> _TASK ITEM_: Count the lines containing "constraint" in the entries underneath, and state that count without anything else.

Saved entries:
____________________

<file path="config.mk">
export PLATFORM = sky130hd
export DESIGN_NAME = fb_wr_arbiter
export DESIGN_NICKNAME = d
export VERILOG_FILES = /design/src/rtl/fb_pkg.sv /design/src/rtl/fb_idle_watchdog.sv /design/src/rtl/fb_wr_arbiter.sv
export SDC_FILE = /design/constraint.sdc
export NUM_CORES = 1
export LEC_CHECK = 0
export CAP_MARGIN = 20
export CELL_PAD_IN_SITES_DETAIL_PLACEMENT = 1
export CELL_PAD_IN_SITES_GLOBAL_PLACEMENT = 1
export CORE_UTILIZATION = 34
export DETAILED_ROUTE_END_ITERATION = 10
export GPL_TIMING_DRIVEN = 0
export HOLD_SLACK_MARGIN = 0.03
export PLACE_DENSITY = 0.86
export SYNTH_ARGS = -nofsm -noshare
export SYNTH_HDL_FRONTEND = slang
export SYNTH_HIERARCHICAL = 1
export SYNTH_SLANG_ARGS = --single-unit
export TNS_END_PERCENT = 30
</file>
<file path="constraint.sdc">
create_clock -name clk -period 4.41 [get_ports clk]
set_input_delay 0.441 -clock clk [delete_from_list [all_inputs] [get_ports clk]]
set_output_delay 0.441 -clock clk [all_outputs]
set_load 0.05 [all_outputs]
</file>
<file path="src/rtl/fb_pkg.sv">
// Shared framebuffer constants and the write-port arbiter state encoding.
package fb_pkg;

  localparam int unsigned ADDR_W       = 19;
  localparam int unsigned DATA_W       = 8;
  localparam int unsigned FB_WIDTH     = 160;
  localparam int unsigned FB_HEIGHT    = 120;
  localparam int unsigned TOTAL_PIXELS = FB_WIDTH * FB_HEIGHT;

  typedef enum logic [1:0] {
    StIdle = 2'd0,
    StOwn0 = 2'd1,
    StOwn1 = 2'd2
  } arb_state_e;

endpackage

</file>
<file path="src/rtl/fb_idle_watchdog.sv">
// Counts consecutive idle cycles of the current grant owner; expired fires on the cycle
// that would bring the count to LIMIT.
module fb_idle_watchdog #(
  parameter int unsigned LIMIT = 16
) (
  input  logic clk,
  input  logic reset,
  input  logic clear,
  input  logic enable,
  output logic expired
);

  localparam int unsigned CntW = $clog2(LIMIT + 1);

  logic [CntW-1:0] cnt_q;

  assign expired = enable && (cnt_q == CntW'(LIMIT - 1));

  always_ff @(posedge clk) begin
    if (reset || clear) begin
      cnt_q <= '0;
    end else if (enable) begin
      cnt_q <= cnt_q + CntW'(1);
    end
  end

endmodule

</file>
<file path="src/rtl/fb_wr_arbiter.sv">
// Round-robin burst arbiter in front of the framebuffer RAM write port, with address
// range filtering and an idle-owner watchdog.
module fb_wr_arbiter #(
  parameter int unsigned ADDR_W       = fb_pkg::ADDR_W,
  parameter int unsigned DATA_W       = fb_pkg::DATA_W,
  parameter int unsigned TOTAL_PIXELS = fb_pkg::TOTAL_PIXELS,
  parameter int unsigned IDLE_LIMIT   = 16
) (
  input  logic              clk,
  input  logic              reset,
  input  logic              req0,
  input  logic [ADDR_W-1:0] addr0,
  input  logic [DATA_W-1:0] data0,
  input  logic              last0,
  input  logic              req1,
  input  logic [ADDR_W-1:0] addr1,
  input  logic [DATA_W-1:0] data1,
  input  logic              last1,
  output logic              gnt0,
  output logic              gnt1,
  output logic [ADDR_W-1:0] ram_wraddr,
  output logic [DATA_W-1:0] ram_data,
  output logic              ram_wren,
  output logic              busy,
  output logic              err_range,
  output logic              err_timeout,
  output logic [ADDR_W-1:0] beat_count
);

  import fb_pkg::*;

  arb_state_e        state_q, state_d;
  logic              rr_q, rr_d;
  logic              burst_done_q, burst_done_d;
  logic              acc0, acc1, accepted;
  logic              last_sel, own_req;
  logic [ADDR_W-1:0] addr_sel;
  logic [DATA_W-1:0] data_sel;
  logic              in_range, wr_en;
  logic              wd_enable, wd_clear, wd_expired;
  logic              evict, release_own;

  logic              ram_wren_q;
  logic [ADDR_W-1:0] ram_wraddr_q;
  logic [DATA_W-1:0] ram_data_q;
  logic              err_range_q, err_timeout_q;
  logic [ADDR_W-1:0] beat_count_q;

  assign acc0     = req0 && (state_q == StOwn0);
  assign acc1     = req1 && (state_q == StOwn1);
  assign accepted = acc0 || acc1;
  assign addr_sel = acc1 ? addr1 : addr0;
  assign data_sel = acc1 ? data1 : data0;
  assign last_sel = acc1 ? last1 : last0;
  assign own_req  = (state_q == StOwn1) ? req1 : req0;

  assign in_range = addr_sel < ADDR_W'(TOTAL_PIXELS);
  assign wr_en    = accepted && in_range;

  // Once a burst has ended the owner keeps the grant only while it immediately
  // re-requests; dropping req at a burst boundary releases the port without a timeout.
  assign release_own = (state_q != StIdle) && !own_req && burst_done_q;
  assign evict       = (state_q != StIdle) && !burst_done_q && wd_expired;

  assign wd_enable = (state_q != StIdle) && !own_req;
  assign wd_clear  = accepted || (state_d != state_q);

  fb_idle_watchdog #(
    .LIMIT (IDLE_LIMIT)
  ) u_idle_watchdog (
    .clk     (clk),
    .reset   (reset),
    .clear   (wd_clear),
    .enable  (wd_enable),
    .expired (wd_expired)
  );

  always_comb begin
    state_d = state_q;
    rr_d    = rr_q;
    unique case (state_q)
      StIdle: begin
        if (req0 && req1) begin
          state_d = rr_q ? StOwn1 : StOwn0;
        end else if (req0) begin
          state_d = StOwn0;
        end else if (req1) begin
          state_d = StOwn1;
        end
      end
      StOwn0: begin
        if (acc0 && last0) begin
          rr_d    = 1'b1;
          state_d = req1 ? StOwn1 : StOwn0;
        end else if (release_own || evict) begin
          rr_d    = 1'b1;
          state_d = req1 ? StOwn1 : StIdle;
        end
      end
      StOwn1: begin
        if (acc1 && last1) begin
          rr_d    = 1'b0;
          state_d = req0 ? StOwn0 : StOwn1;
        end else if (release_own || evict) begin
          rr_d    = 1'b0;
          state_d = req0 ? StOwn0 : StIdle;
        end
      end
      default: state_d = StIdle;
    endcase
  end

  always_comb begin
    burst_done_d = burst_done_q;
    if (accepted) begin
      burst_done_d = last_sel;
    end
    if (state_d != state_q) begin
      burst_done_d = 1'b0;
    end
  end

  always_ff @(posedge clk) begin
    if (reset) begin
      state_q       <= StIdle;
      rr_q          <= 1'b0;
      burst_done_q  <= 1'b0;
      ram_wren_q    <= 1'b0;
      ram_wraddr_q  <= '0;
      ram_data_q    <= '0;
      err_range_q   <= 1'b0;
      err_timeout_q <= 1'b0;
      beat_count_q  <= '0;
    end else begin
      state_q      <= state_d;
      rr_q         <= rr_d;
      burst_done_q <= burst_done_d;
      ram_wren_q   <= wr_en;
      if (wr_en) begin
        ram_wraddr_q <= addr_sel;
        ram_data_q   <= data_sel;
        beat_count_q <= beat_count_q + ADDR_W'(1);
      end
      if (accepted && !in_range) begin
        err_range_q <= 1'b1;
      end
      if (evict) begin
        err_timeout_q <= 1'b1;
      end
    end
  end

  assign gnt0        = (state_q == StOwn0);
  assign gnt1        = (state_q == StOwn1);
  assign busy        = gnt0 || gnt1;
  assign ram_wren    = ram_wren_q;
  assign ram_wraddr  = ram_wraddr_q;
  assign ram_data    = ram_data_q;
  assign err_range   = err_range_q;
  assign err_timeout = err_timeout_q;
  assign beat_count  = beat_count_q;

endmodule

</file>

____________________

> _TASK RESULT_: 2